The situation I was trying to highlight was one where such an incident
occurs, and the customer quickly and appropriately responds, but one of
their providers overreacts and at some point during the process suspends
service. It is really not about who is right, but about the fact that
any given provider is run by a small group of humans, and that any given
group of humans is to some degree unpredictable. If you only have one
provider, it only takes one human mishandling a situation to take you
offline.

I would hope that most reasonable providers would _not_ cut off a
customer immediately if they were found to be a source of misbehavior,
but first ask them politely to fix the problem (with the exception, of
course, of immediately blocking any traffic that was actively
interfering with someone else's operation).
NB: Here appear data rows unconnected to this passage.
## src/hw/rtl/cobs_frame_encoder_core_defines.svh

```systemverilog
// assertion macros used by the encoder core rtl
`ifndef COBS_FRAME_ENCODER_CORE_DEFINES_SVH
`define COBS_FRAME_ENCODER_CORE_DEFINES_SVH

// generic form with explicit clock and active-low reset
`define COBSENC_ASSERT_CLK(lbl, clk, rst_n, prop, msg) \
  lbl: assert property (@(posedge clk) disable iff (!rst_n) prop) else $error(msg);

// form used inside modules that have clk_i and rst_ni
`define COBSENC_ASSERT(lbl, prop, msg) \
  `COBSENC_ASSERT_CLK(lbl, clk_i, rst_ni, prop, msg)

`endif

```

## src/hw/rtl/cobsenc_pkg.sv

```systemverilog
package cobsenc_pkg;

  localparam int ByteW      = 8;
  localparam int DepthW     = 6;
  localparam int RunW       = 5;
  localparam int RepW       = RunW + 1;
  localparam int CfgIdxW    = 2;
  localparam int MaxResults = 64;
  localparam int CntW       = $clog2(MaxResults + 1);

  localparam logic [DepthW-1:0] MinDepth      = 6'd4;
  localparam logic [DepthW-1:0] DepthReset    = 6'd32;
  localparam logic [RunW-1:0]   RunMinLen     = 5'd2;
  localparam logic [ByteW-1:0]  RunCodeOffset = 8'd127;
  localparam logic [ByteW-1:0]  ZeroCode      = 8'h00;

  typedef enum logic [CfgIdxW-1:0] {
    CfgDelimiter  = 2'd0,
    CfgBlockDepth = 2'd1,
    CfgRunLength  = 2'd2,
    CfgRunByte    = 2'd3
  } cfg_idx_e;

  typedef enum logic {
    OpEncode = 1'b0,
    OpFinish = 1'b1
  } op_e;

  typedef struct packed {
    op_e              operation;
    logic [ByteW-1:0] data_byte;
  } in_item_t;

  typedef struct packed {
    logic [ByteW-1:0] out_byte;
    logic             last;
  } out_item_t;

  // sequencer to output stage
  typedef struct packed {
    logic             start;
    logic             emit;
    logic             close;
    logic [ByteW-1:0] data;
  } emit_req_t;

  // output stage to sequencer
  typedef struct packed {
    logic grant;
    logic held;
  } emit_rsp_t;

endpackage

```

## src/hw/rtl/cobs_frame_encoder_core.sv

```systemverilog
// Byte-stuffing frame encoder with optional run elimination.
// Input channel (in_valid_i / in_stall_o) carries one item: a data byte or
// a finish-frame command. Output channel (out_valid_o / out_stall_i) carries
// encoded bytes; last marks the final byte caused by an input item.
// Registers (delimiter, block depth, run length, run byte) are written over
// the cfg port; the user must write them only while the encoder is idle, as
// the block does not enforce it. cfg_ready_o is always high. A plain data
// byte that is only buffered yields nothing. Other items, once accepted, run
// a sequencer over the block buffer memory: a put decision per step (a
// stored byte, a flush started by a full block or a delimiter, or the check
// that no puts remain), a block flush of the code byte and then each
// buffered byte, the flush checks and the delimiter of a finish, and a last
// step handing the flagged final byte to the output register. Throughput is
// set by the single read port of the block buffer, one encoded byte per
// cycle while the receiver does not stall. Results appear one byte behind
// the sequencer, since each byte is held back until it is known whether it
// is the last of its item. A receiver stall freezes the sequencer once the
// output register and hold slot are both full, losing nothing; bytes past
// MaxResults (64) for one item are dropped. Reset empties the block, clears
// any pending run and restores register defaults at once, with no clearing pass.
`include "cobs_frame_encoder_core_defines.svh"

module cobs_frame_encoder_core #(
  parameter int MAX_DEPTH = 32
) (
  input  logic                                clk_i,
  input  logic                                rst_ni,
  input  logic                                in_valid_i,
  output logic                                in_stall_o,
  input  cobsenc_pkg::in_item_t               in_item_i,
  output logic                                out_valid_o,
  input  logic                                out_stall_i,
  output cobsenc_pkg::out_item_t              out_item_o,
  input  logic                                cfg_valid_i,
  output logic                                cfg_ready_o,
  input  logic [cobsenc_pkg::CfgIdxW-1:0]     cfg_index_i,
  input  logic [cobsenc_pkg::ByteW-1:0]       cfg_data_i
);

  localparam int FillW = $clog2(MAX_DEPTH + 1);
  localparam int AddrW = $clog2(MAX_DEPTH);
  localparam logic [cobsenc_pkg::DepthW-1:0] MaxDepthV = cobsenc_pkg::DepthW'(MAX_DEPTH);

  typedef enum logic [7:0] {
    S_IDLE  = 8'b0000_0001,
    S_PUT   = 8'b0000_0010,
    S_CODE  = 8'b0000_0100,
    S_DATA  = 8'b0000_1000,
    S_FIN1  = 8'b0001_0000,
    S_FIN2  = 8'b0010_0000,
    S_DELIM = 8'b0100_0000,
    S_LAST  = 8'b1000_0000
  } state_e;

  // configuration
  logic [cobsenc_pkg::ByteW-1:0]  delim_q;
  logic [cobsenc_pkg::DepthW-1:0] depth_q;
  logic [cobsenc_pkg::RunW-1:0]   runlen_q;
  logic [cobsenc_pkg::ByteW-1:0]  runbyte_q;

  // sequencer state
  state_e                         state_q, state_d, ret_q, ret_d;
  logic                           rc_q, rc_d;
  logic                           fin_q, fin_d;
  logic [cobsenc_pkg::ByteW-1:0]  byte_q, byte_d;
  logic [cobsenc_pkg::RepW-1:0]   rep_q, rep_d;
  logic [cobsenc_pkg::RunW-1:0]   pend_q, pend_d;
  logic [FillW-1:0]               fill_q, fill_d;
  logic [FillW-1:0]               idx_q, idx_d;

  // block buffer
  logic [cobsenc_pkg::ByteW-1:0]  mem [MAX_DEPTH];
  logic [cobsenc_pkg::ByteW-1:0]  rdata_q;
  logic                           we;
  logic [AddrW-1:0]               wa;
  logic [cobsenc_pkg::ByteW-1:0]  wd;

  cobsenc_pkg::emit_req_t         req;
  cobsenc_pkg::emit_rsp_t         rsp;

  logic [cobsenc_pkg::DepthW-1:0] eff;
  logic                           full;
  logic [cobsenc_pkg::ByteW-1:0]  fill8, code0, code;
  logic [cobsenc_pkg::ByteW-1:0]  put_byte;
  logic [cobsenc_pkg::RunW-1:0]   pend_inc;
  logic                           run_on;

  always_comb begin
    if (depth_q < cobsenc_pkg::MinDepth) begin
      eff = cobsenc_pkg::MinDepth;
    end else if (depth_q > MaxDepthV) begin
      eff = MaxDepthV;
    end else begin
      eff = depth_q;
    end
    full  = cobsenc_pkg::DepthW'(fill_q) >= eff;
    fill8 = cobsenc_pkg::ByteW'(fill_q);
    code0 = (delim_q != cobsenc_pkg::ZeroCode && fill8 == delim_q) ? cobsenc_pkg::ZeroCode
                                                                   : fill8;
    code  = rc_q ? code0 + cobsenc_pkg::RunCodeOffset : code0;
    // the item's own byte is the last put of a data transaction
    put_byte = (rep_q == cobsenc_pkg::RepW'(1) && !fin_q) ? byte_q : runbyte_q;
    pend_inc = pend_q + cobsenc_pkg::RunW'(1);
    run_on   = runlen_q >= cobsenc_pkg::RunMinLen;
  end

  always_comb begin
    state_d   = state_q;
    ret_d     = ret_q;
    rc_d      = rc_q;
    fin_d     = fin_q;
    byte_d    = byte_q;
    rep_d     = rep_q;
    pend_d    = pend_q;
    fill_d    = fill_q;
    idx_d     = idx_q;
    we        = 1'b0;
    wa        = fill_q[AddrW-1:0];
    wd        = put_byte;
    req.start = 1'b0;
    req.emit  = 1'b0;
    req.close = 1'b0;
    req.data  = code;

    unique case (state_q)
      S_IDLE: begin
        if (in_valid_i) begin
          req.start = 1'b1;
          fin_d     = (in_item_i.operation == cobsenc_pkg::OpFinish);
          byte_d    = in_item_i.data_byte;
          if (in_item_i.operation == cobsenc_pkg::OpFinish) begin
            rep_d   = cobsenc_pkg::RepW'(pend_q);
            pend_d  = '0;
            state_d = S_PUT;
          end else if (run_on && in_item_i.data_byte == runbyte_q) begin
            if (pend_inc >= runlen_q) begin
              // complete run closes the block with the run code
              pend_d  = '0;
              rc_d    = 1'b1;
              ret_d   = S_LAST;
              state_d = S_CODE;
            end else begin
              pend_d = pend_inc;
            end
          end else if (pend_q != '0 && in_item_i.data_byte != runbyte_q) begin
            // broken run: replay it, then put the byte
            rep_d   = cobsenc_pkg::RepW'(pend_q) + cobsenc_pkg::RepW'(1);
            pend_d  = '0;
            state_d = S_PUT;
          end else if (!full && in_item_i.data_byte != delim_q) begin
            we     = 1'b1;
            wd     = in_item_i.data_byte;
            fill_d = fill_q + FillW'(1);
          end else begin
            rep_d   = cobsenc_pkg::RepW'(1);
            state_d = S_PUT;
          end
        end
      end
      S_PUT: begin
        if (rep_q == '0) begin
          state_d = fin_q ? S_FIN1 : S_LAST;
        end else if (full) begin
          rc_d    = 1'b0;
          ret_d   = S_PUT;
          state_d = S_CODE;
        end else if (put_byte != delim_q) begin
          we     = 1'b1;
          fill_d = fill_q + FillW'(1);
          rep_d  = rep_q - cobsenc_pkg::RepW'(1);
          if (rep_q == cobsenc_pkg::RepW'(1)) begin
            state_d = fin_q ? S_FIN1 : S_LAST;
          end
        end else begin
          rep_d   = rep_q - cobsenc_pkg::RepW'(1);
          rc_d    = 1'b0;
          ret_d   = S_PUT;
          state_d = S_CODE;
        end
      end
      S_CODE: begin
        req.emit = 1'b1;
        req.data = code;
        if (rsp.grant) begin
          if (fill_q == FillW'(1)) begin
            state_d = ret_q;
          end else begin
            idx_d   = FillW'(1);
            state_d = S_DATA;
          end
        end
      end
      S_DATA: begin
        req.emit = 1'b1;
        req.data = rdata_q;
        if (rsp.grant) begin
          if (idx_q + FillW'(1) >= fill_q) begin
            fill_d  = FillW'(1);
            state_d = ret_q;
          end else begin
            idx_d = idx_q + FillW'(1);
          end
        end
      end
      S_FIN1: begin
        rc_d  = 1'b0;
        if (full) begin
          ret_d   = S_FIN2;
          state_d = S_CODE;
        end else begin
          state_d = S_FIN2;
        end
      end
      S_FIN2: begin
        rc_d    = 1'b0;
        ret_d   = S_DELIM;
        state_d = S_CODE;
      end
      S_DELIM: begin
        req.emit = 1'b1;
        req.data = delim_q;
        if (rsp.grant) begin
          state_d = S_LAST;
        end
      end
      S_LAST: begin
        req.close = 1'b1;
        if (rsp.grant) begin
          state_d = S_IDLE;
        end
      end
      default: begin
        state_d = S_IDLE;
      end
    endcase
  end

  always_ff @(posedge clk_i or negedge rst_ni) begin
    if (!rst_ni) begin
      state_q   <= S_IDLE;
      ret_q     <= S_IDLE;
      rc_q      <= 1'b0;
      fin_q     <= 1'b0;
      rep_q     <= '0;
      pend_q    <= '0;
      fill_q    <= FillW'(1);
      idx_q     <= FillW'(1);
      delim_q   <= cobsenc_pkg::ZeroCode;
      depth_q   <= cobsenc_pkg::DepthReset;
      runlen_q  <= '0;
      runbyte_q <= cobsenc_pkg::ZeroCode;
    end else begin
      state_q <= state_d;
      ret_q   <= ret_d;
      rc_q    <= rc_d;
      fin_q   <= fin_d;
      rep_q   <= rep_d;
      pend_q  <= pend_d;
      fill_q  <= fill_d;
      idx_q   <= idx_d;
      if (cfg_valid_i) begin
        unique case (cfg_index_i)
          cobsenc_pkg::CfgDelimiter:  delim_q   <= cfg_data_i;
          cobsenc_pkg::CfgBlockDepth: depth_q   <= cfg_data_i[cobsenc_pkg::DepthW-1:0];
          cobsenc_pkg::CfgRunLength:  runlen_q  <= cfg_data_i[cobsenc_pkg::RunW-1:0];
          cobsenc_pkg::CfgRunByte:    runbyte_q <= cfg_data_i;
          default: ;
        endcase
      end
    end
  end

  always_ff @(posedge clk_i) begin
    byte_q <= byte_d;
  end

  // read address follows the next index so data is ready when the flush advances
  always_ff @(posedge clk_i) begin
    if (we) begin
      mem[wa] <= wd;
    end
    rdata_q <= mem[idx_d[AddrW-1:0]];
  end

  cobsenc_out u_out (
    .clk_i       (clk_i),
    .rst_ni      (rst_ni),
    .req_i       (req),
    .rsp_o       (rsp),
    .out_valid_o (out_valid_o),
    .out_stall_i (out_stall_i),
    .out_item_o  (out_item_o)
  );

  assign in_stall_o  = (state_q != S_IDLE);
  assign cfg_ready_o = 1'b1;

  `COBSENC_ASSERT(a_idle_no_held, (state_q == S_IDLE) |-> !rsp.held, "held byte left while idle")
  `COBSENC_ASSERT(a_store_in_block, we |-> (cobsenc_pkg::DepthW'(fill_q) < eff), "store past block")
  `COBSENC_ASSERT(a_read_in_fill, (state_q == S_DATA) |-> (idx_q < fill_q), "flush index past fill")

endmodule

```

## src/hw/rtl/cobsenc_out.sv

```systemverilog
module cobsenc_out (
  input  logic                  clk_i,
  input  logic                  rst_ni,
  input  cobsenc_pkg::emit_req_t req_i,
  output cobsenc_pkg::emit_rsp_t rsp_o,
  output logic                  out_valid_o,
  input  logic                  out_stall_i,
  output cobsenc_pkg::out_item_t out_item_o
);

  logic                         hv_q, hv_d;
  logic [cobsenc_pkg::ByteW-1:0] hb_q, hb_d;
  logic                         ov_q, ov_d;
  logic [cobsenc_pkg::ByteW-1:0] ob_q, ob_d;
  logic                         ol_q, ol_d;
  logic [cobsenc_pkg::CntW-1:0] cnt_q, cnt_d;
  logic                         free, grant, cap, load, load_last;

  // one byte is held back so the final byte of a transaction can be flagged
  always_comb begin
    free      = !ov_q || !out_stall_i;
    grant     = !hv_q || free;
    cap       = (cnt_q == cobsenc_pkg::CntW'(cobsenc_pkg::MaxResults));
    hv_d      = hv_q;
    hb_d      = hb_q;
    cnt_d     = cnt_q;
    load      = 1'b0;
    load_last = 1'b0;
    if (req_i.start) begin
      cnt_d = '0;
    end
    if (req_i.emit && grant && !cap) begin
      load  = hv_q;
      hb_d  = req_i.data;
      hv_d  = 1'b1;
      cnt_d = cnt_q + cobsenc_pkg::CntW'(1);
    end else if (req_i.close && grant && hv_q) begin
      load      = 1'b1;
      load_last = 1'b1;
      hv_d      = 1'b0;
    end
    ov_d = (ov_q && out_stall_i) || load;
    ob_d = load ? hb_q : ob_q;
    ol_d = load ? load_last : ol_q;
  end

  always_ff @(posedge clk_i or negedge rst_ni) begin
    if (!rst_ni) begin
      hv_q  <= 1'b0;
      ov_q  <= 1'b0;
      cnt_q <= '0;
    end else begin
      hv_q  <= hv_d;
      ov_q  <= ov_d;
      cnt_q <= cnt_d;
    end
  end

  always_ff @(posedge clk_i) begin
    hb_q <= hb_d;
    ob_q <= ob_d;
    ol_q <= ol_d;
  end

  assign rsp_o.grant         = grant;
  assign rsp_o.held          = hv_q;
  assign out_valid_o         = ov_q;
  assign out_item_o.out_byte = ob_q;
  assign out_item_o.last     = ol_q;

endmodule
```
If you have discovered a way
to make a machine guaranteed and perfectly secure, I might reconsider
this position. ;P

> I think there's another alternative that's being missed here too that'll
> satisfy the majority of needs of quite a few people, if not most.  It
> should be trivial to obtain only the minimum necessary address space
> from both providers and truly multi-home the servers requiring
> redundancy!  For outgoing connections you simply flip the default route
> on each server as necessary (perhaps using automated tools) and for
> incoming connections you just put multiple A RRs in your DNS for each
> service requiring redundancy.  Load balancing opportunities spring to
> mind here too!

Although I agree that this is a possible solution, I think at some point
it would become awefully hard to manage -- also, it only addresses a
subset of the situations requiring multihoming.

Do you know of any software to help implement this type of solution? I
can imagine how to script up the default-route swapping pretty easily on
a Unix box, but AFAIK it would likely require a reboot under NT, and I'm
not sure how you would go about automating it even then..

Maybe a good way to go about it would be to set up a box to do reverse
NAT for incoming connections to either set of server IPs, and then
round-robin between IP spaces for outgoing connections? I think this
could be set up with IPF under *BSD/Linux, I'm not familiar enough with
NAT under IOS to know how hard it would be to do with a Cisco router..
This would have the advantage of simplifying the server configurations,
and there should really be something in the way of a firewall/filter in
front of them anyhow.

The only real disadvantage I can see of this solution is that the
load-balancing is not topology-sensitive -- on the other hand, if you
weren't going to receive full views anyway, or if both providers end up
connecting to the tier-1 backbones in the smae place, this is a moot
point, and you are actually better off with round-robin load-balancing.